Allgemeine und Molekulare Botanik, Ruhr-Universität Bochum, 44780 Bochum, Germany.
Fungal Biol. 2020 Sep;124(9):821-833. doi: 10.1016/j.funbio.2020.07.006. Epub 2020 Jul 29.
The mycophenolic acid producing ascomycete Penicillium brevicompactum is considered to be an anamorphic (asexual) species, for which a sexual cycle was never observed. However, since recent reports of otherwise asexually propagating filamentous fungi have demonstrated a sexual cycle controlled by mating type loci, we carried out a molecular analysis of mating type loci from P. brevicompactum. Using data from extensive DNA sequencing analysis, we determined the mating type loci from 22 strains derived from various type culture collections. We found 8 strains carrying a MAT1-1 locus encoding a 362 amino acid alpha domain transcription factor. The other 14 possessed a MAT1-2 locus encoding a 298 amino acid HMG domain transcription factor. cDNA analysis confirmed that both mating type loci are transcriptionally expressed. The karyotype of six selected strains, determined using contour-clamped homogeneous electric field (CHEF) electrophoresis, demonstrated distinct differences in size and numbers of chromosomes between the strains investigated. Interestingly, our phylogenetic survey of 72 strains from 11 different Penicillium species revealed that MAT genes serve as excellent molecular markers to determine phylogenetic relationships among species closely related to P. brevicompactum. Based on our sequencing results, we constructed transformation vectors for site-specific deletion of mating type loci from two selected strains of opposite mating type. Complementation strains were constructed containing both the mating type locus deletion cassette and a MAT-egfp fusion gene. These strains were used for comparative phenotypic analyses between strains containing or lacking the mating type gene. Whereas all MAT1-2 strains were indistinguishable, the MAT1-1 and MAT1-1-1 deletion strains differed distinctly. The MAT1-1-1 deletion strain produced more conidiospores on solid media, but smaller pellets in liquid media. This is probably the consequence of fewer conidial germ tubes than with the wild type mating type strain. Finally, we showed that the MAT-EGPF fusion protein is localized to the nuclei and detectable in protein samples by Western analysis. Together, our results suggest that the asexually propagating fungus P. brevicompactum might be a heterothallic species with a cryptic sexual life cycle.

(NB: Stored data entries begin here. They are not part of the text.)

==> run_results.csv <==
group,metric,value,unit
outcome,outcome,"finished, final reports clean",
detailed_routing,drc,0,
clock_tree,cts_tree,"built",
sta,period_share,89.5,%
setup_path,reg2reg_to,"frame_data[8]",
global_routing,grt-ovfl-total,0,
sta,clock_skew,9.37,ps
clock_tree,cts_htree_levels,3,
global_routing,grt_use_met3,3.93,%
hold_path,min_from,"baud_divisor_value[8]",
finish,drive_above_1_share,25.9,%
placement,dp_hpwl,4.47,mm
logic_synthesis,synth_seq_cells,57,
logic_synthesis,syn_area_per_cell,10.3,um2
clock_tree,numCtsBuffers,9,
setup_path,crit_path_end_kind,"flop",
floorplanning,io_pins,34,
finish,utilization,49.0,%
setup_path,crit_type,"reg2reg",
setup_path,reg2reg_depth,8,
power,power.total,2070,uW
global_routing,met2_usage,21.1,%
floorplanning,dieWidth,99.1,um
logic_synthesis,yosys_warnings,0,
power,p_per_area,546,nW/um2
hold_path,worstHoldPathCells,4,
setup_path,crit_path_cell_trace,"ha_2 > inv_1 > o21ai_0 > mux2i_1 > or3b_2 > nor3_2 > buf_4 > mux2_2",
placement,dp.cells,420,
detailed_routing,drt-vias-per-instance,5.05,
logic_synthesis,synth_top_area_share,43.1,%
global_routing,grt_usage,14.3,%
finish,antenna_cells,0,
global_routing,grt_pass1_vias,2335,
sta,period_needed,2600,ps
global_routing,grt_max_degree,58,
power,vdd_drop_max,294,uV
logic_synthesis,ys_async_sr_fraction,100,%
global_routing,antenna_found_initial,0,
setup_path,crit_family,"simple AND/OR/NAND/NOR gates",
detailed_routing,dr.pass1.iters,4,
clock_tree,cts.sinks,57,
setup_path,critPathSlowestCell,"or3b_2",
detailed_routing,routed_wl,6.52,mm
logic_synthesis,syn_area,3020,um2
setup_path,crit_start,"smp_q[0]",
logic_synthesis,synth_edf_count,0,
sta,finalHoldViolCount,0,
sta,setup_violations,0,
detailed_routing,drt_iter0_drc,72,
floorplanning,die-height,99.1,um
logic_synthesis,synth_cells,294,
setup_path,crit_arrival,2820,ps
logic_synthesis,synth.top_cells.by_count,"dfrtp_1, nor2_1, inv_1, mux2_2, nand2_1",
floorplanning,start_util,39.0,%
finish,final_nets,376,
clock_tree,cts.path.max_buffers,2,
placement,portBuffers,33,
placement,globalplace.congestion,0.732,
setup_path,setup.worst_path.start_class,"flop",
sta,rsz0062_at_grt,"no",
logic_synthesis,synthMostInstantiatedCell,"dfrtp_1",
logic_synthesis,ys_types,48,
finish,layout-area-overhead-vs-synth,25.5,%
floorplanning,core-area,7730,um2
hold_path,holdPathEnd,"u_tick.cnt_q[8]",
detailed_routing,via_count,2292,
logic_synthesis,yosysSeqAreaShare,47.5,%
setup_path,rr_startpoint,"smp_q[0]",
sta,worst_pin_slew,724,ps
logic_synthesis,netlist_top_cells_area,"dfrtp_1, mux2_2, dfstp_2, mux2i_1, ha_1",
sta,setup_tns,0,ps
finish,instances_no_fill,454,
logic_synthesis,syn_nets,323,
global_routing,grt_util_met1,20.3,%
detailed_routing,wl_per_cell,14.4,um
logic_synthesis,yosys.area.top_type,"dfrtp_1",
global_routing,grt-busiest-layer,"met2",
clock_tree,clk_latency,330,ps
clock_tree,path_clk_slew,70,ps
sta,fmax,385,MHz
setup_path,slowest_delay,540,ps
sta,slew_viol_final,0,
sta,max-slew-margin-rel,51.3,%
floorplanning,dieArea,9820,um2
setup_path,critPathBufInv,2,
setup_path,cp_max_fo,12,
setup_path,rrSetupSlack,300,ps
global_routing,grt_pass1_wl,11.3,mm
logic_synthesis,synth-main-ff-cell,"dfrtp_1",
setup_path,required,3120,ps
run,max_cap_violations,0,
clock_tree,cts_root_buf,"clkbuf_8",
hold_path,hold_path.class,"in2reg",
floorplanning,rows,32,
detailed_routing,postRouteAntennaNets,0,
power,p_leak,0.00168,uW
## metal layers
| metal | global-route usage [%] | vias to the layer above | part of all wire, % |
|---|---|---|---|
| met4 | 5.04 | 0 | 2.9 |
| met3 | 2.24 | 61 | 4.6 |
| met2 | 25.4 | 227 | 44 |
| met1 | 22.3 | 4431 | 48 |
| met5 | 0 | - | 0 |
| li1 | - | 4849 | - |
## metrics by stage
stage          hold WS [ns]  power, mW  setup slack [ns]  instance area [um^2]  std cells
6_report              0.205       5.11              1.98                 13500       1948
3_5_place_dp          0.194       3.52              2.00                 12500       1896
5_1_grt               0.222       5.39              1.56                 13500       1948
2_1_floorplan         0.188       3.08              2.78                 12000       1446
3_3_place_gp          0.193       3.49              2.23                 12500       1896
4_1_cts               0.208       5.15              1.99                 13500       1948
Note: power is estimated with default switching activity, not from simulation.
===== config.mk =====
export PLATFORM = sky130hd
export DESIGN_NAME = drive_status_parameter_bank
export DESIGN_NICKNAME = d
export VERILOG_FILES = /design/src/drive_status_pkg.sv /design/src/drive_status_parameter_bank.sv
export VERILOG_INCLUDE_DIRS = /design/src
export SDC_FILE = /design/constraint.sdc
export NUM_CORES = 1
export LEC_CHECK = 0
export ABC_AREA = 0
export ABC_CLOCK_PERIOD_IN_PS = 2600
export BUFFER_PORTS_ARGS = -buffer_cell sky130_fd_sc_hd__buf_2
export CAP_MARGIN = 20
export CORE_ASPECT_RATIO = 1.2
export CORE_MARGIN = 1.5
export CORE_UTILIZATION = 40
export CTS_BUF_LIST = sky130_fd_sc_hd__clkbuf_4 sky130_fd_sc_hd__clkbuf_8 sky130_fd_sc_hd__clkbuf_16
export DETAILED_ROUTE_END_ITERATION = 10
export PLACE_DENSITY = 0.67
export SYNTH_ARGS = -nofsm -noshare
export SYNTH_HDL_FRONTEND = slang
export SYNTH_SLANG_ARGS = --single-unit

===== constraint.sdc =====
create_clock -name clk_i -period 2.6 [get_ports clk_i]
set_input_delay 0.13 -clock clk_i [delete_from_list [all_inputs] [get_ports clk_i]]
set_output_delay 0.13 -clock clk_i [all_outputs]
set_load 0.005 [all_outputs]

===== src/drive_status_consts.svh =====
// constants of the drive status parameter bank
// assumes inclusion by the bank module and the testbench only
`ifndef DRIVE_STATUS_CONSTS_SVH
`define DRIVE_STATUS_CONSTS_SVH

// ------------------------------------------------------------
// parameter addresses on the fieldbus map
// ------------------------------------------------------------
`define ADDR_IO_PHYSICAL 16'h0802
`define ADDR_INPUT_STATUS 16'h081E
`define ADDR_OUTPUT_STATUS 16'h0820
`define ADDR_STO_INPUTS 16'h084C
`define ADDR_BRAKE_APPLY 16'h0D42
`define ADDR_BRAKE_RELEASE 16'h0D44
`define ADDR_LAST_STOP_ERR 16'h1C0A
`define ADDR_LAST_CLASS0_ERR 16'h1C12
`define ADDR_ENC_COSINE 16'h1C56
`define ADDR_IQ_ACTUAL 16'h1E02
`define ADDR_IQ_REFERENCE 16'h1E20

// ------------------------------------------------------------
// field layout and values
// ------------------------------------------------------------
`define NUM_DI 6
`define NUM_DQ 5
`define NUM_STO 2
`define IO_PHYS_DQ_LSB 8
`define WORD_ZERO 16'h0000
`define ERR_CLASS_WARN 3'h0
`define ERR_CLASS_STOP_MIN 3'h1
`define ERR_CLASS_STOP_MAX 3'h4
`define ERR_CLASS_OVERWRITE 3'h4

`endif


===== src/drive_status_pkg.sv =====
// types of the drive status parameter bank
// assumes the constants header is on the include path
package drive_status_pkg;

    typedef logic [15:0] word_t;
    typedef logic [2:0] err_class_t;

    typedef enum logic [3:0] {
        SEL_NONE,
        SEL_IO_PHYSICAL,
        SEL_INPUT_STATUS,
        SEL_OUTPUT_STATUS,
        SEL_STO_INPUTS,
        SEL_BRAKE_APPLY,
        SEL_BRAKE_RELEASE,
        SEL_LAST_STOP_ERR,
        SEL_LAST_CLASS0_ERR,
        SEL_ENC_COSINE,
        SEL_IQ_ACTUAL,
        SEL_IQ_REFERENCE
    } reg_sel_t;

endpackage


===== src/drive_status_parameter_bank.sv =====
// read-only status parameter bank of a servo drive on its fieldbus parameter port
// assumes digital inputs and torque-off channels are asynchronous pins,
// all other inputs come from logic on clk_i
//
// What this block does
// one word: six input levels in bits 0-5, five output levels in bits 8-12
// input status word: bits 0-5 are digital inputs zero to five
// output status word: bits 0-4 are digital outputs zero to four
// torque-off word: channel a in bit 0, channel b in bit 1
// actual torque current, signed 16 bits, 0.01 A rms steps
// reference torque current, signed 16 bits, 0.01 A rms steps
// first stopping error of classes 1-4 is latched; later ones of classes 1-3 do not replace it
// a new class-4 error always replaces the held stop error code
// latest class-0 error code is held until the next fault reset
// class-0 error word reads zero while no class-0 code is held
// brake application time, unsigned 16 bits in milliseconds
// brake release time, unsigned 16 bits in milliseconds
// encoder cosine voltage, signed 16 bits, 0.001 V steps
// fieldbus writes leave every status word unchanged
`include "drive_status_consts.svh"

module drive_status_parameter_bank
    import drive_status_pkg::*;
(
    input wire logic clk_i,
    input wire logic arst_n_i,
    // parameter port
    input wire logic [15:0] par_addr_i,
    input wire logic par_rd_i,
    input wire logic par_wr_i,
    input wire logic [15:0] par_wdata_i,
    output logic [15:0] par_rdata_o,
    output logic par_ack_o,
    output logic par_err_o,
    // pins
    input wire logic [`NUM_DI-1:0] digital_input_i,
    input wire logic [`NUM_STO-1:0] torque_off_channel_i,
    // drive logic
    input wire logic [`NUM_DQ-1:0] digital_output_i,
    input wire logic signed [15:0] iq_actual_i,
    input wire logic signed [15:0] iq_reference_i,
    input wire logic [15:0] brake_apply_ms_i,
    input wire logic [15:0] brake_release_ms_i,
    input wire logic signed [15:0] enc_cosine_mv_i,
    input wire logic err_valid_i,
    input wire logic [2:0] err_class_i,
    input wire logic [15:0] err_code_i,
    input wire logic fault_reset_i
);

    // ------------------------------------------------------------
    // pin synchronisers
    // ------------------------------------------------------------
    logic [`NUM_DI-1:0] di_meta_q;
    logic [`NUM_DI-1:0] di_sync_q;
    logic [`NUM_STO-1:0] sto_meta_q;
    logic [`NUM_STO-1:0] sto_sync_q;

    always_ff @(posedge clk_i or negedge arst_n_i)
    begin
        if (!arst_n_i)
        begin
            di_meta_q <= '0;
            di_sync_q <= '0;
            sto_meta_q <= '0;
            sto_sync_q <= '0;
        end
        else
        begin
            di_meta_q <= digital_input_i;
            di_sync_q <= di_meta_q;
            sto_meta_q <= torque_off_channel_i;
            sto_sync_q <= sto_meta_q;
        end
    end

    // ------------------------------------------------------------
    // status words
    // ------------------------------------------------------------
    word_t io_physical_w;
    word_t input_status_w;
    word_t output_status_w;
    word_t sto_inputs_w;

    generate
        for (genvar b = 0; b < 16; b++)
        begin : g_bits
            assign io_physical_w[b] = (b < `NUM_DI) ? di_sync_q[b % `NUM_DI] :
                ((b >= `IO_PHYS_DQ_LSB) && (b < `IO_PHYS_DQ_LSB + `NUM_DQ)) ?
                digital_output_i[(b + `NUM_DQ - `IO_PHYS_DQ_LSB) % `NUM_DQ] : 1'b0;
            assign input_status_w[b] = (b < `NUM_DI) ? di_sync_q[b % `NUM_DI] : 1'b0;
            assign output_status_w[b] = (b < `NUM_DQ) ?
                digital_output_i[b % `NUM_DQ] : 1'b0;
            assign sto_inputs_w[b] = (b < `NUM_STO) ? sto_sync_q[b % `NUM_STO] : 1'b0;
        end
    endgenerate

    // ------------------------------------------------------------
    // error code latches
    // ------------------------------------------------------------
    word_t stop_err_q;
    word_t stop_err_d;
    logic stop_held_q;
    logic stop_held_d;
    word_t class0_err_q;
    word_t class0_err_d;

    wire err_is_stop = err_valid_i && (err_class_i >= `ERR_CLASS_STOP_MIN) &&
        (err_class_i <= `ERR_CLASS_STOP_MAX);
    wire err_is_class4 = err_valid_i && (err_class_i == `ERR_CLASS_OVERWRITE);
    wire err_is_class0 = err_valid_i && (err_class_i == `ERR_CLASS_WARN);
    wire stop_load = (err_is_stop && !stop_held_q) || err_is_class4;

    assign stop_err_d = stop_load ? err_code_i : stop_err_q;
    assign stop_held_d = stop_held_q || err_is_stop;
    // a class-0 event in the fault reset cycle wins over the clear
    assign class0_err_d = err_is_class0 ? err_code_i :
        fault_reset_i ? `WORD_ZERO : class0_err_q;

    always_ff @(posedge clk_i or negedge arst_n_i)
    begin
        if (!arst_n_i)
        begin
            stop_err_q <= `WORD_ZERO;
            stop_held_q <= 1'b0;
            class0_err_q <= `WORD_ZERO;
        end
        else
        begin
            stop_err_q <= stop_err_d;
            stop_held_q <= stop_held_d;
            class0_err_q <= class0_err_d;
        end
    end

    // ------------------------------------------------------------
    // parameter port decode and read
    // ------------------------------------------------------------
    reg_sel_t sel_w;
    word_t sel_word_w;

    assign sel_w = (par_addr_i == `ADDR_IO_PHYSICAL) ? SEL_IO_PHYSICAL :
        (par_addr_i == `ADDR_INPUT_STATUS) ? SEL_INPUT_STATUS :
        (par_addr_i == `ADDR_OUTPUT_STATUS) ? SEL_OUTPUT_STATUS :
        (par_addr_i == `ADDR_STO_INPUTS) ? SEL_STO_INPUTS :
        (par_addr_i == `ADDR_BRAKE_APPLY) ? SEL_BRAKE_APPLY :
        (par_addr_i == `ADDR_BRAKE_RELEASE) ? SEL_BRAKE_RELEASE :
        (par_addr_i == `ADDR_LAST_STOP_ERR) ? SEL_LAST_STOP_ERR :
        (par_addr_i == `ADDR_LAST_CLASS0_ERR) ? SEL_LAST_CLASS0_ERR :
        (par_addr_i == `ADDR_ENC_COSINE) ? SEL_ENC_COSINE :
        (par_addr_i == `ADDR_IQ_ACTUAL) ? SEL_IQ_ACTUAL :
        (par_addr_i == `ADDR_IQ_REFERENCE) ? SEL_IQ_REFERENCE : SEL_NONE;

    assign sel_word_w = (sel_w == SEL_IO_PHYSICAL) ? io_physical_w :
        (sel_w == SEL_INPUT_STATUS) ? input_status_w :
        (sel_w == SEL_OUTPUT_STATUS) ? output_status_w :
        (sel_w == SEL_STO_INPUTS) ? sto_inputs_w :
        (sel_w == SEL_BRAKE_APPLY) ? brake_apply_ms_i :
        (sel_w == SEL_BRAKE_RELEASE) ? brake_release_ms_i :
        (sel_w == SEL_LAST_STOP_ERR) ? stop_err_q :
        (sel_w == SEL_LAST_CLASS0_ERR) ? class0_err_q :
        (sel_w == SEL_ENC_COSINE) ? enc_cosine_mv_i :
        (sel_w == SEL_IQ_ACTUAL) ? iq_actual_i :
        (sel_w == SEL_IQ_REFERENCE) ? iq_reference_i : `WORD_ZERO;

    // read wins when both strobes are high; writes store nothing
    wire rd_take = par_rd_i;
    wire wr_take = par_wr_i && !par_rd_i;
    wire rd_bad = rd_take && (sel_w == SEL_NONE);
    word_t rdata_d;
    assign rdata_d = rd_take ? sel_word_w : `WORD_ZERO;

    always_ff @(posedge clk_i or negedge arst_n_i)
    begin
        if (!arst_n_i)
        begin
            par_rdata_o <= `WORD_ZERO;
            par_ack_o <= 1'b0;
            par_err_o <= 1'b0;
        end
        else
        begin
            par_rdata_o <= rdata_d;
            par_ack_o <= rd_take || wr_take;
            par_err_o <= rd_bad || wr_take;
        end
    end
endmodule


==> results.md <==
* Crit path largest cell delay at 540 ps
* Gate count after technology mapping at 371
* Sum of routed wire length over all layers at 12000 um
* Maximum buffer depth of the clock tree at 2
* DIE HEIGHT at 106 um
* CP cell instances: buf_2, nor4b_4, and2_1, nand4_1, or4_1, a311oi_2, buf_4, a21oi_1, or3_1, o21ai_0
* Share of total power in combinational logic at 11.9%
* Width of the die at 88.9 um
* RSZ-0062 raised after global routing: no
* Max-slew headroom at the worst pin at 52.6%
* Capture point of the worst path: par_rdata_o[6]
* Area added between synthesis and finish at 37.8%
* Worst path depth at 10
* Average detailed-routed wire length per instance at 17.9 um
* Max-slew violation count at 0
* Met3 wire len at 885 um
* Routed met2 length at 5860 um
* Commonest non-fill, non-tap cell in the layout: sky130_fd_sc_hd__buf_2
* Vias in the first global route at 3783
* DR pass1 iterations at 6
* Cell count of the worst reg-to-reg path at 5
* Crit Path Max Fanout at 11
* Kind of end point of the critical path: register
* Register-to-Register Setup Slack at 1100 ps
* DRC marker count from the first detailed-route iteration at 380
* Clock transition at the register clock pins on the worst setup and hold paths after CTS at 70 ps
* Initial cell density of the core at 41.3%
* Largest net degree at the start of global routing at 33
* Seq pwr share at 47.2%
* Worst setup skew after layout at 13.1 ps
* Startpoint of the worst register-to-register path: stop_held_q
* Total congestion overflow at 0
* Worst min-delay path startpoint: err_code_i[8]
* Number of enable-type register cells in the synthesized netlist at 0
* Hold Fails Final Rpt at 0
* Sum of buffers and inverters on the critical path at 2
* Power Internal at 1880 uW
* Critical path data arrival time at 2370 ps
* CP max stage cell: sky130_fd_sc_hd__or4_1
* Worst path top cell family by delay: simple AND/OR/NAND/NOR gates
* Met1 layer wirelength in the final routing at 4770 um
* Crit path from: par_addr_i[15]
* FILL cells at 783
* Final setup vio count at 0
* First-pass GRT wire length at 18700 um
* DRT antenna net count at 0
* Total power divided by cell area at 510 mW/mm2
* Layout cell share with drive strength beyond 1 at 39.2%
* Number of clock sinks at 67
* CTS H-Tree Depth at 3
* Initial antenna violation count at 0
* Boundary Pins at 168
* Post-CTS setup buffer count at 0
* Hold crit path type: input pin to register
* Clock tree from TritonCTS: built
* Weighted congestion reported at the end of routability-driven placement at 0.961
* Quantity of I/O buffers inserted on ports at 151
* Area enclosed by the die boundary at 0.00943 mm2
* Via count normalized by instance count at 5.52
* Core box area at 0.00856 mm2
* Worst hold-check slack at 6.45 ps
* Fraction of power consumed by the clock network at 40.9%
* Primary flip-flop cell chosen by synthesis mapping: sky130_fd_sc_hd__dfrtp_1
* Count of inserted antenna diode cells at 0
* Critical path type: input pin to register
* Post-synthesis area per instance at 9.54 um2
* Outcome: finished, final reports clean
* Number of different library cells in the post-synthesis netlist at 48
* Worst Setup Start Kind: input pin
* Post-layout net count at 698
* TritonCTS buffer count at 9
* Post-synth net total at 521
* Worst Hold Path Cells at 3
* Buffer cell driving the clock tree root: sky130_fd_sc_hd__clkbuf_8
* Commonest cells after routing, fill and taps aside: sky130_fd_sc_hd__buf_2 (151), sky130_fd_sc_hd__dfrtp_1 (67), sky130_fd_sc_hd__nand2_1 (39)
* Std-Cell Rows at 37
* Combined area of all synthesized cells at 0.00354 mm2
* Leakage power of the design at 0.00224 uW
* Post-CTS Resized at 0
* Endpoint required time on the critical path at 2860 ps
* Top Layer Used: met4
* Endpoint of the most critical register-to-register path: stop_err_q[4]
* Number of vias in the routed layout at 3701
* Sum of negative setup slack at 0 ps
* Final HPWL from detailed placement at 9270 um
* Slew at the pin closest to its max-slew limit at 711 ps
* Synth async-reset ratio at 100%
* Minimum clock period at 2110 ps
* Achievable clock frequency at 0.473 GHz
* Number of DRC violations after detailed routing at 0
* All-layer global routing usage at 26.4%
* Power dissipated by switching net loads at 608 uW
* Warnings from Yosys at 0
* Number of synthesized register bits at 67
* Switching share of power at 24.4%
* Maxcap violations at 0
* Final worst path period share at 81.3%
* Worst VDD drop at 0.337 mV
* Worst-skew pair later-pin latency at 350 ps
* Part of the Yosys area used for sequential elements at 47.3%
registers in the layout, indices dropped and copies added, names as in the netlist:
signal        cells
class0_err_q     16
par_rdata_o      16
stop_err_q       16
di_meta_q         6
di_sync_q         6
sto_meta_q        2
sto_sync_q        2
par_ack_o         1
par_err_o         1
stop_held_q       1
final cells by class:
cell class / instances / area (um2) / area share [%]
timing repair buffer: 184 / 1030 / 21.1
sequential: 67 / 1680 / 34.4
inverter: 6 / 22.5 / 0.462
multi-input combinational: 280 / 1770 / 36.3
clock inverter: 5 / 83.8 / 1.72
tap: 117 / 146 / 3.00
clock buffer: 11 / 151 / 3.10
worst min path at each step:
stage / to / slack (ps)
final: class0_err_q[8] / 6
after CTS: class0_err_q[1] / 4
after detailed placement: stop_held_q / 220
after global routing: class0_err_q[8] / 10
after floorplan: class0_err_q[0] / -170
after global placement: stop_held_q / 210
synth_stat cells (all sizes together), types with 4 or more instances:
master  number  area [um2]
dfrtp       67        1680
nand2       39         146
o21ai       33         169
a21oi       26         134
nor2        24        90.1
nand2b      18         113
clkbuf      15        56.3
mux2        15         169
nand4       12        75.1
a22oi       11        82.6
o22ai       10        62.6
nor2b        9        56.3
nand3        8        40.0
nor3         8        40.0
a221oi       6        52.6
inv          6        22.5
a221o        5        50.1
and2         5        31.3
mux2i        5        50.1
nor4         5        46.3
or2          5        31.3
a222oi       4        40.0
and3         4        25.0
repair_timing:
| action | in CTS | in global routing |
|---|---|---|
| hold buffers | 10 | 0 |
| endpoints found under the hold margin | 38 | 0 |
| endpoints found under the setup margin | 0 | 0 |
tightest hold or removal path: stages:
cell and delay (ps):
sky130_fd_sc_hd__buf_2 80, sky130_fd_sc_hd__nand2_1 40, sky130_fd_sc_hd__o21ai_0 50
power groups by stage:
stage	logic (uW)	clock network [uW]	registers, uW
6_report	295	1020	1180
5_1_grt	323	1070	1180
4_1_cts	297	1020	1170
3_5_place_dp	284	0	1190
3_3_place_gp	275	0	1190
2_1_floorplan	107	0	1170
metrics by stage:
stage / instance area (um2) / std cells / worst slack (ps) / utilization (%) / total power [uW]
detailed placement: 4540 / 644 / 142 / 53.1 / 1480
finish: 4880 / 670 / 487 / 57.0 / 2490
floorplan: 3540 / 371 / 248 / - / 1280
global placement: 4540 / 644 / 223 / 53.1 / 1470
CTS: 4880 / 670 / 486 / 57.0 / 2490
global route: 4880 / 670 / 354 / 57.0 / 2580
logic make-up (layout without fill, tap and decap cells):
kind of cell	Yosys count	count (layout)	share of synthesized area (%)
XOR/XNOR	2	2	0.495
buffers and inverters	24	206	2.83
multiplexers	20	20	6.18
AND/OR/NAND/NOR	149	149	22.9
AO/OA/AOI/OAI	109	109	20.3
flip-flops	67	67	47.3
layer usage:
| layer | vias to the layer above | GRT usage [%] |
|---|---|---|
| met5 | - | 0 |
| met4 | 0 | 12.7 |
| met3 | 36 | 3.80 |
| met2 | 190 | 42.9 |
| met1 | 1737 | 34.0 |
| li1 | 1738 | - |
Power figures use the tool's default switching activity.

产麦角酸的曲霉 Penicillium brevicompactum 被认为是一种无性(无性)物种,从未观察到其有性周期。然而,由于最近有报道称,原本无性繁殖的丝状真菌的性周期受到交配型基因座的控制,我们对 P. brevicompactum 的交配型基因座进行了分子分析。利用广泛的 DNA 测序分析数据,我们从来自各种类型培养物收集的 22 个菌株中确定了交配型基因座。我们发现 8 株携带 MAT1-1 基因座,该基因座编码一个 362 个氨基酸的α结构域转录因子。其他 14 株含有 MAT1-2 基因座,该基因座编码一个 298 个氨基酸的 HMG 结构域转录因子。cDNA 分析证实这两个交配型基因座均转录表达。使用连续限制均匀电场(CHEF)电泳对 6 个选定菌株的染色体组型进行分析,结果表明,所研究菌株之间的染色体大小和数量存在明显差异。有趣的是,我们对来自 11 种不同青霉属物种的 72 株菌的系统发育调查表明,MAT 基因是确定与 P. brevicompactum 密切相关的物种之间系统发育关系的极好分子标记。基于我们的测序结果,我们构建了用于从两个具有相反交配型的选定菌株中定点删除交配型基因座的转化载体。构建了包含交配型基因座缺失盒和 MAT-egfp 融合基因的互补菌株。这些菌株用于比较含有或缺乏交配型基因的菌株之间的表型分析。虽然所有 MAT1-2 菌株都无法区分,但 MAT1-1 和 MAT1-1-1 缺失菌株则明显不同。MAT1-1-1 缺失菌株在固体培养基上产生的分生孢子更多,但在液体培养基中形成的菌球更小。这可能是由于分生孢子发芽管比野生型交配型菌株少的结果。最后,我们证明 MAT-EGFP 融合蛋白定位于细胞核,并可通过 Western 分析在蛋白质样品中检测到。综上所述,我们的研究结果表明,无性繁殖的真菌 P. brevicompactum 可能是一种异型交配的物种,具有隐生的有性生命周期。